(Material for the task begins)

<file path="src/rtl/ttt_pkg.sv">
// Shared tic-tac-toe definitions: controller states, player and verdict codes,
// board size, and a square-to-bitmask helper.
package ttt_pkg;

    typedef enum logic [1:0] {
        PLAY = 2'd0,
        WAIT = 2'd1,
        OVER = 2'd2
    } state_t;

    localparam logic P1 = 1'b0;
    localparam logic P2 = 1'b1;

    localparam logic [1:0] WIN_NONE = 2'b00;
    localparam logic [1:0] WIN_P1   = 2'b01;
    localparam logic [1:0] WIN_P2   = 2'b10;
    localparam logic [1:0] WIN_DRAW = 2'b11;

    localparam int         NUM_SQUARES = 9;
    localparam logic [3:0] MAX_IDX     = 4'd8;

    // Out-of-range indices shift the bit off the top and yield an empty mask.
    function automatic logic [NUM_SQUARES-1:0] square_mask(input logic [3:0] idx);
        logic [NUM_SQUARES-1:0] one;
        one = NUM_SQUARES'(1);
        return one << idx;
    endfunction

endpackage

</file>
<file path="src/rtl/move_ctrl_if.sv">
// Move handshake, winner verdict and board/score outputs between the move
// decoder side (master) and the board-state writer (slave).
interface move_ctrl_if
    import ttt_pkg::*;
#(
    parameter int SCORE_W = 4
) ();
    logic                   move_valid;
    logic [3:0]             move_idx;
    logic                   new_game;
    logic                   game_over;
    logic [1:0]             display_winner;

    logic                   move_ready;
    logic                   move_err;
    logic [NUM_SQUARES-1:0] square1to9;
    logic [NUM_SQUARES-1:0] square1to9_color;
    logic                   current_player;
    logic [3:0]             move_count;
    logic [SCORE_W-1:0]     score_p1;
    logic [SCORE_W-1:0]     score_p2;
    logic [SCORE_W-1:0]     score_draw;

    modport master (
        output move_valid, move_idx, new_game, game_over, display_winner,
        input  move_ready, move_err, square1to9, square1to9_color,
               current_player, move_count, score_p1, score_p2, score_draw
    );

    modport slave (
        input  move_valid, move_idx, new_game, game_over, display_winner,
        output move_ready, move_err, square1to9, square1to9_color,
               current_player, move_count, score_p1, score_p2, score_draw
    );
endinterface

</file>
<file path="src/rtl/sat_counter.sv">
// Saturating up-counter: increments on inc, sticks at all-ones, cleared by rst.
module sat_counter #(
    parameter int W = 4
) (
    input  logic         clk,
    input  logic         rst,
    input  logic         inc,
    output logic [W-1:0] count
);
    logic [W-1:0] count_q, count_d;

    always_comb begin
        count_d = count_q;
        if (inc && (count_q != '1)) begin
            count_d = count_q + W'(1);
        end
    end

    always_ff @(posedge clk or posedge rst) begin
        if (rst) begin
            count_q <= '0;
        end else begin
            count_q <= count_d;
        end
    end

    assign count = count_q;
endmodule

</file>
<file path="src/rtl/move_ctrl.sv">
// Board-state writer: accepts moves, alternates turns, waits for the winner
// verdict after each move, locks on game over and keeps saturating tallies.
module move_ctrl
    import ttt_pkg::*;
#(
    parameter int SCORE_W   = 4,
    parameter int CHECK_LAT = 1
) (
    input  logic       pclk,
    input  logic       rst,
    move_ctrl_if.slave bus
);
    localparam int               CNT_W     = (CHECK_LAT < 1) ? 1 : $clog2(CHECK_LAT + 1);
    localparam logic [CNT_W-1:0] WAIT_LOAD = CNT_W'(CHECK_LAT);

    state_t                 state_q, state_d;
    logic [CNT_W-1:0]       wait_cnt_q, wait_cnt_d;
    logic [NUM_SQUARES-1:0] sq_q, sq_d;
    logic [NUM_SQUARES-1:0] col_q, col_d;
    logic                   player_q, player_d;
    logic                   start_q, start_d;
    logic                   err_q, err_d;
    logic [3:0]             count_q, count_d;

    logic [NUM_SQUARES-1:0] target;
    logic                   legal;
    logic [2:0]             score_inc;
    logic [SCORE_W-1:0]     score_val [3];

    assign target = square_mask(bus.move_idx);
    assign legal  = (bus.move_idx <= MAX_IDX) && ((sq_q & target) == '0);

    always_comb begin
        state_d    = state_q;
        wait_cnt_d = wait_cnt_q;
        sq_d       = sq_q;
        col_d      = col_q;
        player_d   = player_q;
        start_d    = start_q;
        count_d    = count_q;
        err_d      = 1'b0;
        score_inc  = '0;

        // new_game overrides both a pending accept and the verdict sample.
        if (bus.new_game) begin
            sq_d       = '0;
            col_d      = '0;
            count_d    = '0;
            start_d    = ~start_q;
            player_d   = ~start_q;
            wait_cnt_d = '0;
            state_d    = PLAY;
        end else begin
            case (state_q)
                PLAY: begin
                    if (bus.move_valid) begin
                        if (legal) begin
                            sq_d       = sq_q | target;
                            col_d      = col_q | (player_q ? target : '0);
                            player_d   = ~player_q;
                            count_d    = count_q + 4'd1;
                            wait_cnt_d = WAIT_LOAD;
                            state_d    = WAIT;
                        end else begin
                            err_d = 1'b1;
                        end
                    end
                end
                WAIT: begin
                    if (wait_cnt_q == '0) begin
                        if (bus.game_over) begin
                            state_d = OVER;
                            case (bus.display_winner)
                                WIN_P1:   score_inc[0] = 1'b1;
                                WIN_P2:   score_inc[1] = 1'b1;
                                WIN_DRAW: score_inc[2] = 1'b1;
                                default:  score_inc    = '0;
                            endcase
                        end else begin
                            state_d = PLAY;
                        end
                    end else begin
                        wait_cnt_d = wait_cnt_q - CNT_W'(1);
                    end
                end
                OVER:    state_d = OVER;
                default: state_d = PLAY;
            endcase
        end
    end

    always_ff @(posedge pclk or posedge rst) begin
        if (rst) begin
            state_q    <= PLAY;
            wait_cnt_q <= '0;
            sq_q       <= '0;
            col_q      <= '0;
            player_q   <= P1;
            start_q    <= P1;
            count_q    <= '0;
            err_q      <= 1'b0;
        end else begin
            state_q    <= state_d;
            wait_cnt_q <= wait_cnt_d;
            sq_q       <= sq_d;
            col_q      <= col_d;
            player_q   <= player_d;
            start_q    <= start_d;
            count_q    <= count_d;
            err_q      <= err_d;
        end
    end

    // Tallies in order: P1 wins, P2 wins, draws.
    genvar gi;
    generate
        for (gi = 0; gi < 3; gi++) begin : g_score
            sat_counter #(.W(SCORE_W)) u_score (
                .clk   (pclk),
                .rst   (rst),
                .inc   (score_inc[gi]),
                .count (score_val[gi])
            );
        end
    endgenerate

    assign bus.move_ready       = (state_q == PLAY);
    assign bus.move_err         = err_q;
    assign bus.square1to9       = sq_q;
    assign bus.square1to9_color = col_q;
    assign bus.current_player   = player_q;
    assign bus.move_count       = count_q;
    assign bus.score_p1         = score_val[0];
    assign bus.score_p2         = score_val[1];
    assign bus.score_draw       = score_val[2];
endmodule

</file>
<file path="src/flat_wrapper.sv">
// flat-port wrapper written by rule: the top's interface ports become plain ports
module move_ctrl_flat import ttt_pkg::*;
#(
    parameter int SCORE_W   = 4,
    parameter int CHECK_LAT = 1
)
  (pclk, rst, bus_move_valid, bus_move_idx, bus_new_game, bus_game_over, bus_display_winner, bus_move_ready, bus_move_err, bus_square1to9, bus_square1to9_color, bus_current_player, bus_move_count, bus_score_p1, bus_score_p2, bus_score_draw);
  move_ctrl_if #(.SCORE_W(SCORE_W)) bus_i ();
  input  logic pclk;
  input  logic rst;
  input wire logic [$bits(bus_i.move_valid)-1:0] bus_move_valid;
  input wire logic [$bits(bus_i.move_idx)-1:0] bus_move_idx;
  input wire logic [$bits(bus_i.new_game)-1:0] bus_new_game;
  input wire logic [$bits(bus_i.game_over)-1:0] bus_game_over;
  input wire logic [$bits(bus_i.display_winner)-1:0] bus_display_winner;
  output wire logic [$bits(bus_i.move_ready)-1:0] bus_move_ready;
  output wire logic [$bits(bus_i.move_err)-1:0] bus_move_err;
  output wire logic [$bits(bus_i.square1to9)-1:0] bus_square1to9;
  output wire logic [$bits(bus_i.square1to9_color)-1:0] bus_square1to9_color;
  output wire logic [$bits(bus_i.current_player)-1:0] bus_current_player;
  output wire logic [$bits(bus_i.move_count)-1:0] bus_move_count;
  output wire logic [$bits(bus_i.score_p1)-1:0] bus_score_p1;
  output wire logic [$bits(bus_i.score_p2)-1:0] bus_score_p2;
  output wire logic [$bits(bus_i.score_draw)-1:0] bus_score_draw;
  assign bus_i.move_valid = bus_move_valid;
  assign bus_i.move_idx = bus_move_idx;
  assign bus_i.new_game = bus_new_game;
  assign bus_i.game_over = bus_game_over;
  assign bus_i.display_winner = bus_display_winner;
  assign bus_move_ready = bus_i.move_ready;
  assign bus_move_err = bus_i.move_err;
  assign bus_square1to9 = bus_i.square1to9;
  assign bus_square1to9_color = bus_i.square1to9_color;
  assign bus_current_player = bus_i.current_player;
  assign bus_move_count = bus_i.move_count;
  assign bus_score_p1 = bus_i.score_p1;
  assign bus_score_p2 = bus_i.score_p2;
  assign bus_score_draw = bus_i.score_draw;
  move_ctrl #(.SCORE_W(SCORE_W), .CHECK_LAT(CHECK_LAT)) u_core (.pclk(pclk), .rst(rst), .bus(bus_i));
endmodule
</file>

(Material for the task ends)

Work item — Find the line with "output wire logic [$bits(bus_i.score_p2)-1:0]" in the entries above. Retype it and each line after it, exactly, through the line with "assign bus_score_p2 = bus_i.score_p2;", and stop there.

Result of the exercise —
  output wire logic [$bits(bus_i.score_p2)-1:0] bus_score_p2;
  output wire logic [$bits(bus_i.score_draw)-1:0] bus_score_draw;
  assign bus_i.move_valid = bus_move_valid;
  assign bus_i.move_idx = bus_move_idx;
  assign bus_i.new_game = bus_new_game;
  assign bus_i.game_over = bus_game_over;
  assign bus_i.display_winner = bus_display_winner;
  assign bus_move_ready = bus_i.move_ready;
  assign bus_move_err = bus_i.move_err;
  assign bus_square1to9 = bus_i.square1to9;
  assign bus_square1to9_color = bus_i.square1to9_color;
  assign bus_current_player = bus_i.current_player;
  assign bus_move_count = bus_i.move_count;
  assign bus_score_p1 = bus_i.score_p1;
  assign bus_score_p2 = bus_i.score_p2;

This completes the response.